Segment Open
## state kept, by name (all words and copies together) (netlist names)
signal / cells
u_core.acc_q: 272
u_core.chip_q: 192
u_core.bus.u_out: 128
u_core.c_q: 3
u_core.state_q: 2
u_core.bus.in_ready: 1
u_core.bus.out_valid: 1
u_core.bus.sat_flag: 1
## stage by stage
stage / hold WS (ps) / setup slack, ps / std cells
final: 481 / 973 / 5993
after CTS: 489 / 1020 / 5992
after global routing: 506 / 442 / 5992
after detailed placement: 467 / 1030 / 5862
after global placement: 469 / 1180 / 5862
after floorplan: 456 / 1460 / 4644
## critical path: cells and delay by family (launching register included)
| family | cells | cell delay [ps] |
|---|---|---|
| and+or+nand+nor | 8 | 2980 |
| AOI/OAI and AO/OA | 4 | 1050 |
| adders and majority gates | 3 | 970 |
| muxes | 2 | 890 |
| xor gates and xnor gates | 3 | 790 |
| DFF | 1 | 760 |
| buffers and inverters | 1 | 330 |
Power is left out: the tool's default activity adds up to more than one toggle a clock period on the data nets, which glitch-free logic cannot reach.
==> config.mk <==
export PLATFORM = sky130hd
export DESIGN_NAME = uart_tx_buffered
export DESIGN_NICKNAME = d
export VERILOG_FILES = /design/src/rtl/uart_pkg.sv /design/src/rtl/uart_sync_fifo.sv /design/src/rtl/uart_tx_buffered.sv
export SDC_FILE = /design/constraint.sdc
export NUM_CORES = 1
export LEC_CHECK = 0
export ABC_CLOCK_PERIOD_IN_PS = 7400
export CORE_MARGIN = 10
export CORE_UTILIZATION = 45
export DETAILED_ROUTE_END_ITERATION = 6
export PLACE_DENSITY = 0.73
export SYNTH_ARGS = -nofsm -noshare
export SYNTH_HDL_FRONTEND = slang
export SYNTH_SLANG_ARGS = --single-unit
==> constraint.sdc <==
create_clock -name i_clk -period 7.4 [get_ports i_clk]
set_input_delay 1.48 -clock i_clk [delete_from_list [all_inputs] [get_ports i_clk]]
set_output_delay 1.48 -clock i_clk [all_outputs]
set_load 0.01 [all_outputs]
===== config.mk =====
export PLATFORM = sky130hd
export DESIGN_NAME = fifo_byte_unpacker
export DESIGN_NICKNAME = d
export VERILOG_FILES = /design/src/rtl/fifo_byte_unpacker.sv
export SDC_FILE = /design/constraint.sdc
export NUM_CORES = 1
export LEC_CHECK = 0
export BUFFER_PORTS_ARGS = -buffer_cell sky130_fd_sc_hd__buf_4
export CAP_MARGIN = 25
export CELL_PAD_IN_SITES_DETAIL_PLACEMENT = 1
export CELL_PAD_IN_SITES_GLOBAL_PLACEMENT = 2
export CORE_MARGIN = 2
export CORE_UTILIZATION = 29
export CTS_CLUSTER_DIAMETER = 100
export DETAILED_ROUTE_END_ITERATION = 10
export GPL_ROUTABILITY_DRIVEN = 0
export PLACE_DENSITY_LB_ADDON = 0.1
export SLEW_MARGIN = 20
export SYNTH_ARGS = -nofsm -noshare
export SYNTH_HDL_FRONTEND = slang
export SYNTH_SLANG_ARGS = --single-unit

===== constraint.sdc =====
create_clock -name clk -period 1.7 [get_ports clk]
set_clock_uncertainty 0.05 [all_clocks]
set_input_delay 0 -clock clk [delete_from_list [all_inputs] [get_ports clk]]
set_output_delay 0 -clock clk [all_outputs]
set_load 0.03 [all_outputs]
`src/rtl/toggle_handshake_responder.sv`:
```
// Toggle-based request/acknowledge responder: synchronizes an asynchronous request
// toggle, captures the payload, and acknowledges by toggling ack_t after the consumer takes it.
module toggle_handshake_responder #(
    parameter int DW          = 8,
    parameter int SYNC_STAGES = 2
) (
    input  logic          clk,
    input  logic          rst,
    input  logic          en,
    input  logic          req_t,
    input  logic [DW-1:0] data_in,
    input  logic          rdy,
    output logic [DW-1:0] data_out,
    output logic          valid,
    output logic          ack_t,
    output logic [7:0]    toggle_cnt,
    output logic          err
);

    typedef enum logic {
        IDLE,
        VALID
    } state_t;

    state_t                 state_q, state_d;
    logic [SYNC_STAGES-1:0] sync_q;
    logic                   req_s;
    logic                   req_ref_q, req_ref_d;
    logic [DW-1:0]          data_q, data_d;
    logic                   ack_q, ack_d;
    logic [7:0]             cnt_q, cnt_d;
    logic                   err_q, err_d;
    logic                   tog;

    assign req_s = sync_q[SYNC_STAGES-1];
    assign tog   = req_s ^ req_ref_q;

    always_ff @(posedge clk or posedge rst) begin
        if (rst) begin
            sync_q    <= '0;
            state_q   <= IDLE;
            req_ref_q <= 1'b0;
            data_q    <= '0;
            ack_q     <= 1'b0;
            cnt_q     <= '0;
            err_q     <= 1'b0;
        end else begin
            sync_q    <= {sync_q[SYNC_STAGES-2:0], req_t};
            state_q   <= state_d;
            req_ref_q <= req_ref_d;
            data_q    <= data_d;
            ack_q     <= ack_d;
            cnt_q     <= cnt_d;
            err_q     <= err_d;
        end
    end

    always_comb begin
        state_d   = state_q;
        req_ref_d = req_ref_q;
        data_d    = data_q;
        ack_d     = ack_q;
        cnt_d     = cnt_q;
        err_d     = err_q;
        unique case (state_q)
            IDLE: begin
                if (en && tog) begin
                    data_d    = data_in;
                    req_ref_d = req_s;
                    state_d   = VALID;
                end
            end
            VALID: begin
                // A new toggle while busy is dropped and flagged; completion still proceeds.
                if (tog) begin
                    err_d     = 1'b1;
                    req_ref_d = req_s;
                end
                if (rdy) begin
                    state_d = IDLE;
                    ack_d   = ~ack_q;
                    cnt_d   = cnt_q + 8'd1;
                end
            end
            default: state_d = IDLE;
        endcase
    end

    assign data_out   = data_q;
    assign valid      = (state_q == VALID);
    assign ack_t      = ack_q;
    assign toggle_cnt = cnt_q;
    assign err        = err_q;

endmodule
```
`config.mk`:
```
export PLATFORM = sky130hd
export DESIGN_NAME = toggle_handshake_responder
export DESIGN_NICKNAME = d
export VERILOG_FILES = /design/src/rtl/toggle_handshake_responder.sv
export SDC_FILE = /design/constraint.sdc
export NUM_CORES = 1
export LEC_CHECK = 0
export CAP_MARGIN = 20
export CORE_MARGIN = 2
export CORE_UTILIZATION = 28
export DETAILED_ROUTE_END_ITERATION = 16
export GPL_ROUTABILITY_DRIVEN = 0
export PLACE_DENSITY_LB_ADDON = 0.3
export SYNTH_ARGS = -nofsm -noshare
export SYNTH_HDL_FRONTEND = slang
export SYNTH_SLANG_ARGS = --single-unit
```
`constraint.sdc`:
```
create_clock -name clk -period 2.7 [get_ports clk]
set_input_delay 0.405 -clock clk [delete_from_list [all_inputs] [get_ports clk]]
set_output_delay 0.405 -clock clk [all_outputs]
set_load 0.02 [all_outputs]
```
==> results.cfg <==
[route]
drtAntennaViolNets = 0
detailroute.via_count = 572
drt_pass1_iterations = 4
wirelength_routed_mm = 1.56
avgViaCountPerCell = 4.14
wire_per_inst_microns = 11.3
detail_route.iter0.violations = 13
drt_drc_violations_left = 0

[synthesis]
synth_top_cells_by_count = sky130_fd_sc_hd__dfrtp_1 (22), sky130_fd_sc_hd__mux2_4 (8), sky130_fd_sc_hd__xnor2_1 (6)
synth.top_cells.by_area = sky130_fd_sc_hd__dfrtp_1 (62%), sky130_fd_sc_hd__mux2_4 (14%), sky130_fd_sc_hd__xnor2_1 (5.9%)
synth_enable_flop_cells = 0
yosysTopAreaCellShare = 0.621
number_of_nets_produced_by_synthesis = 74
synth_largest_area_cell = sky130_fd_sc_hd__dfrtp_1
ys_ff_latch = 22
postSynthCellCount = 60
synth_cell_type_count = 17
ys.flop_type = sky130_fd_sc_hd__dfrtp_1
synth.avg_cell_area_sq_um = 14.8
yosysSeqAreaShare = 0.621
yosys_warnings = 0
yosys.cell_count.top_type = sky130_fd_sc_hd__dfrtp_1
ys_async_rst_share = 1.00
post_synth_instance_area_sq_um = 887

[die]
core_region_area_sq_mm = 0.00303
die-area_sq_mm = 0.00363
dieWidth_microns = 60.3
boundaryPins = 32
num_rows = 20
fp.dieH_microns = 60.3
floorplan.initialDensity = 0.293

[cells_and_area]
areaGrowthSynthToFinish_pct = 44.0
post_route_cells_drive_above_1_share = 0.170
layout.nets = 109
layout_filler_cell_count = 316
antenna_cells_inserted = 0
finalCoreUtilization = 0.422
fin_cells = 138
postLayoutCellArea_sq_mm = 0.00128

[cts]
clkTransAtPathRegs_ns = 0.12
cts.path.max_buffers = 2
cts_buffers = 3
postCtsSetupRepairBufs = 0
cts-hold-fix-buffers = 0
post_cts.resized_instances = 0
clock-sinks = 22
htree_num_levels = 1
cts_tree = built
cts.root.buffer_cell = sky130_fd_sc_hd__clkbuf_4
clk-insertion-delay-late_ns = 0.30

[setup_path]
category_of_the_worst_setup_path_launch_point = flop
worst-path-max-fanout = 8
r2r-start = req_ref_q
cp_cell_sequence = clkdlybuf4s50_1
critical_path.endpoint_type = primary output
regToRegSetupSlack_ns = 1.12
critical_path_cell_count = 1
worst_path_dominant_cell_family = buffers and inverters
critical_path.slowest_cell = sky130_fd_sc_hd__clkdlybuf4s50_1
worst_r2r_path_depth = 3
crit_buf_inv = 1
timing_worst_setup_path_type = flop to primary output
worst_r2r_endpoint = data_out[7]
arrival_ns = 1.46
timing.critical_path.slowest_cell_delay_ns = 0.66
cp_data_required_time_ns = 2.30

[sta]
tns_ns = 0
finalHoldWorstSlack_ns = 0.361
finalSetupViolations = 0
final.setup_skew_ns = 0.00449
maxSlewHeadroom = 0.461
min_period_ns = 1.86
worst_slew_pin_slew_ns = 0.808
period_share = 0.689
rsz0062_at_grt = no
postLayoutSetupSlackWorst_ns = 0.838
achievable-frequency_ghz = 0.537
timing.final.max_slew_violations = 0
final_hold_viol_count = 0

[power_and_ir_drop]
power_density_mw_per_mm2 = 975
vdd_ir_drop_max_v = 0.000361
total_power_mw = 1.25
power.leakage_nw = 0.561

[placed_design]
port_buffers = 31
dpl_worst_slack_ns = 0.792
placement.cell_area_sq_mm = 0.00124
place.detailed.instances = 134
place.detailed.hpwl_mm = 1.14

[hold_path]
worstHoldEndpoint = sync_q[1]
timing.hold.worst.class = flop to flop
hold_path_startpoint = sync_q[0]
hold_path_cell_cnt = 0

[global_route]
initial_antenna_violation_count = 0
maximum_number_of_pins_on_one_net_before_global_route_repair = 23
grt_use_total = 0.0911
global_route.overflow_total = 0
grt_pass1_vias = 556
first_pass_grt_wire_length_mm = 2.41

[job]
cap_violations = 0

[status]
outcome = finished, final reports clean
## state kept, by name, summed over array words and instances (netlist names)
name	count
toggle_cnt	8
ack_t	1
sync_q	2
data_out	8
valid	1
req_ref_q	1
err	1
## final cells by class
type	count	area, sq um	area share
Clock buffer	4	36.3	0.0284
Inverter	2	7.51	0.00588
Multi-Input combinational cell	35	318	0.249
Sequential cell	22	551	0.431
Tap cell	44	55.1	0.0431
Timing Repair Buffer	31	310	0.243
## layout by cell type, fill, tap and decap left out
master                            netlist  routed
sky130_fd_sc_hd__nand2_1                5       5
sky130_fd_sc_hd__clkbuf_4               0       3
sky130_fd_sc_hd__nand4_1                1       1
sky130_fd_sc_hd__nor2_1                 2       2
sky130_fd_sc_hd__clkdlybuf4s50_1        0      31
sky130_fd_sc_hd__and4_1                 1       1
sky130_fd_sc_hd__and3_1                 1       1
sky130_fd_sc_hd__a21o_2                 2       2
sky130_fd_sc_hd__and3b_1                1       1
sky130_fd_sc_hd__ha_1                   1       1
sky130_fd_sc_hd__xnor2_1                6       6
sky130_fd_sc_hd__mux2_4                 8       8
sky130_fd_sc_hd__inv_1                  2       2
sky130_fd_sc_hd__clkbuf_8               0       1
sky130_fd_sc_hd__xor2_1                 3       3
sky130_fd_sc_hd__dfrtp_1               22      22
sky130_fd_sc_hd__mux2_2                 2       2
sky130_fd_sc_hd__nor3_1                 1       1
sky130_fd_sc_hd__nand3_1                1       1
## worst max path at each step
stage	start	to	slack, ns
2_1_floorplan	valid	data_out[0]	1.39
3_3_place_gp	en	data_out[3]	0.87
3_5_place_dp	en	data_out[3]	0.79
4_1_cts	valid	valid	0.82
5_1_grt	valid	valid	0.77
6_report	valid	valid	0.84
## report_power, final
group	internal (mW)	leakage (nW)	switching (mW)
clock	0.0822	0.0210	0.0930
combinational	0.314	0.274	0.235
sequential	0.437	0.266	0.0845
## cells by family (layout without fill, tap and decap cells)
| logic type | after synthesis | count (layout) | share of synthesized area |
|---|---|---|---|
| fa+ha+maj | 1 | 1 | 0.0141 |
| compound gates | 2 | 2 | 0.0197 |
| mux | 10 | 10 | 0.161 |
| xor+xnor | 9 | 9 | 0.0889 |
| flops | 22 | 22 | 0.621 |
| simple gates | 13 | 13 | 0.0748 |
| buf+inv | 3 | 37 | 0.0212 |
Segment Closed
Assigned task: Scan the material and collect every line that contains "gates".

Response area:
| adders and majority gates | 3 | 970 |
| xor gates and xnor gates | 3 | 790 |
| compound gates | 2 | 2 | 0.0197 |
| simple gates | 13 | 13 | 0.0748 |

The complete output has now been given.